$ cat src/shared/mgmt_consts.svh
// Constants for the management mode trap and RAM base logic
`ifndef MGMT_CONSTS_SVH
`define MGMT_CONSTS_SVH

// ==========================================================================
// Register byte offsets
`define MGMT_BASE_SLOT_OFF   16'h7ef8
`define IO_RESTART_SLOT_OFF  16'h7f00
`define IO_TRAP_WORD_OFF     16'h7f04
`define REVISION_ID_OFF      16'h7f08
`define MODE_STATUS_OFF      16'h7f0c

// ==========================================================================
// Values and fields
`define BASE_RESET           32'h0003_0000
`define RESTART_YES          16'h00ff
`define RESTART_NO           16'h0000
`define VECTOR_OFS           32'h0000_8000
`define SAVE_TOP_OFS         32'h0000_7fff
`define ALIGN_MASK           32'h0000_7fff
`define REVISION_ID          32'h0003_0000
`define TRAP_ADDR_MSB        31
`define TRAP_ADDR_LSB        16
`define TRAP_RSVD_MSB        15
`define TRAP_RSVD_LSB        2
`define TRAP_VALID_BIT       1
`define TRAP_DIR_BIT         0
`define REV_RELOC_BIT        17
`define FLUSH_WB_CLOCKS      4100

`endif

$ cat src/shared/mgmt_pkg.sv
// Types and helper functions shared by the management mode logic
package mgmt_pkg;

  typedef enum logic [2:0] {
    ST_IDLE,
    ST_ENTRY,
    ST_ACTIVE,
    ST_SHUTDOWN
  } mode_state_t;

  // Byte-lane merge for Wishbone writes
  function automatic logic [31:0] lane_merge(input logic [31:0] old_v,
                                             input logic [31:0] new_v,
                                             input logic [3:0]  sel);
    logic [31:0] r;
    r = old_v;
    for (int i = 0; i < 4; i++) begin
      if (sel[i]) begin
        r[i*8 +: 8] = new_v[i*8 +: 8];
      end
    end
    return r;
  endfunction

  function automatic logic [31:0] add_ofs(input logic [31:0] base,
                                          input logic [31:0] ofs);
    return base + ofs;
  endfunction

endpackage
----
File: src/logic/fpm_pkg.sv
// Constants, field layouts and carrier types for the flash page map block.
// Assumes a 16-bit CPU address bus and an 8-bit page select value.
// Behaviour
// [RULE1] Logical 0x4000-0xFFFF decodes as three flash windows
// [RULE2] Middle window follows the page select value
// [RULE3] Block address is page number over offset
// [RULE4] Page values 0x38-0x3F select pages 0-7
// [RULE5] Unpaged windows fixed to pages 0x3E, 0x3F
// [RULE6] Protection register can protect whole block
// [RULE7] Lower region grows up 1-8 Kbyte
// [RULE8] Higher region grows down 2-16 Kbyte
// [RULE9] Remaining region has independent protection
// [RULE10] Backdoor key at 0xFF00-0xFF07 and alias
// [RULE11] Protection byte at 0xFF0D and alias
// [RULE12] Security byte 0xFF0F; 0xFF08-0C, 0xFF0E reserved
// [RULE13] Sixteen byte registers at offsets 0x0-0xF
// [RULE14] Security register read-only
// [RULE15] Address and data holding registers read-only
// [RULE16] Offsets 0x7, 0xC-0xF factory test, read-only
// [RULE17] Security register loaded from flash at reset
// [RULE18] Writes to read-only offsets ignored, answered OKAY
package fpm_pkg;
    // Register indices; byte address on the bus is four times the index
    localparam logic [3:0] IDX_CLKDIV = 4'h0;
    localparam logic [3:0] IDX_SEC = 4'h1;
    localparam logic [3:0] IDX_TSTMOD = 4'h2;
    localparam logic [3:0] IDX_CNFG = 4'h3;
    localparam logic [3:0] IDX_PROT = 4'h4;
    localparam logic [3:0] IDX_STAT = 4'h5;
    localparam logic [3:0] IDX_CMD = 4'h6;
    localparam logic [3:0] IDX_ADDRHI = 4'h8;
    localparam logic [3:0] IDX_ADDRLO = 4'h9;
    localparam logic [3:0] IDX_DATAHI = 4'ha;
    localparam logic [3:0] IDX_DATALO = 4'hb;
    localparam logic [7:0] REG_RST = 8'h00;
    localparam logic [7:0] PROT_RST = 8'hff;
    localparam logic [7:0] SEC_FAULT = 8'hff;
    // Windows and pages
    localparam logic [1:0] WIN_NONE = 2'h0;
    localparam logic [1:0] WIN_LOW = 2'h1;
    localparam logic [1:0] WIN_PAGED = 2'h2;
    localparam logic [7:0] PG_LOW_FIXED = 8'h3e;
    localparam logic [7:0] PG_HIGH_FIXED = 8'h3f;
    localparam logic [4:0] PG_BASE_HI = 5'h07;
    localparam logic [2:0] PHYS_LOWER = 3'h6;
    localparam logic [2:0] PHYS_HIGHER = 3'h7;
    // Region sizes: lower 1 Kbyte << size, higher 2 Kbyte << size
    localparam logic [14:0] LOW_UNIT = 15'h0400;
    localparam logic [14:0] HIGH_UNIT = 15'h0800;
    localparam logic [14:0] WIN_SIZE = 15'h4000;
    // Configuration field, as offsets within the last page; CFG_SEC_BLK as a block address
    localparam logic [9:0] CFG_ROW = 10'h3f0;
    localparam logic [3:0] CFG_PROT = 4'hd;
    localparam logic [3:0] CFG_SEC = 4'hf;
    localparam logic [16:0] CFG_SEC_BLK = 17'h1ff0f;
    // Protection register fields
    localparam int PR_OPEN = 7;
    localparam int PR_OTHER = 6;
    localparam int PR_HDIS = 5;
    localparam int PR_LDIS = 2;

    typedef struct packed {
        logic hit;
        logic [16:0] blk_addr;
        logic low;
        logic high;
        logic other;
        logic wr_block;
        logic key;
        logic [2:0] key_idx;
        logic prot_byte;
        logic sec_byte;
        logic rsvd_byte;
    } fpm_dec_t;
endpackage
----
_BRIEF_: Scan the data above and report each line in which "flash" is present.

_REPLY TO THE EXERCISE_:
// Constants, field layouts and carrier types for the flash page map block.
// [RULE1] Logical 0x4000-0xFFFF decodes as three flash windows
// [RULE17] Security register loaded from flash at reset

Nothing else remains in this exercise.